Dead connections aren't removed from pool in java memcached client?

Mon Aug 6 17:08:45 UTC 2007

Hey memcached folks,

We've encountered an odd production issue with the java memcached  
client.  This is occuring in a memcached cluster of 30 nodes running  
server version 1.2.1, with java client version 1.5.1.  I realize  
neither of these are the latest and greatest versions of the  
respective software, but I see nothing as of yet in the change logs  
to indicate that our problem would be solved by upgrading.
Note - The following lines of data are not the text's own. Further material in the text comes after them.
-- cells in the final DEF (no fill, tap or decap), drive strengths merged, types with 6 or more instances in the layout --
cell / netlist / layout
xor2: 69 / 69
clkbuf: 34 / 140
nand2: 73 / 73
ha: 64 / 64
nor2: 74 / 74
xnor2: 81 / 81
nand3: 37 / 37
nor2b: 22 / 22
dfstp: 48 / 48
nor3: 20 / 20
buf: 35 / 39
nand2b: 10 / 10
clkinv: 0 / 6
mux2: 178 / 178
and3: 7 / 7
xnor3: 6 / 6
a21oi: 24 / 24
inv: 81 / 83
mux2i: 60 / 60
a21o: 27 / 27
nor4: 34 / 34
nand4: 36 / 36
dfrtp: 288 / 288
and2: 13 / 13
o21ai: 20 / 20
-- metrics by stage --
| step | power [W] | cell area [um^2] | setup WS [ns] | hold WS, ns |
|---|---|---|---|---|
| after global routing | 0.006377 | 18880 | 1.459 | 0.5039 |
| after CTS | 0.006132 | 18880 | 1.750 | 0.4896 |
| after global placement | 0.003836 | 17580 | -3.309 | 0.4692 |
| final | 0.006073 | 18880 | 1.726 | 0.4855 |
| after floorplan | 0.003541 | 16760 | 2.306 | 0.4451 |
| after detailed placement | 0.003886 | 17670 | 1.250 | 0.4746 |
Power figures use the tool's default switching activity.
The issue is that when one or more server nodes go down and then  
later come back up, dead connections seem to persist in the client  
connection pools for an indefinite period.  We are aware of this  
because we can see the memcached client SockIOPool class logging the  
following error on some percentage of incoming requests (where "foo"  
is just the output of the socket's toString method and "bar" is the  
host).

++++ socket in avail pool is not connected: foo for host: bar

The errors seem to (very very) slowly decrease over time, but a lot  
of them persist after 24 hours and the only remedy is to restart the  
application JVMs running the memcached client.  Note that while this  
error is occuring, the memcached node that died and then restarted  
seems to be getting a relatively normal volume of traffic.

These are the settings we currently use on SockIOPool:

pool.setMinConn(5);
pool.setMaxConn(50);
pool.setInitConn(5);
pool.setSocketTO(1000);
pool.setSocketConnectTO(100);
pool.setFailover(false);
pool.setFailback(true);
pool.setAliveCheck(false);

Any help would be greatly appreciated.

Eli Bingham
Senior Engineer
Pandora Media, Inc.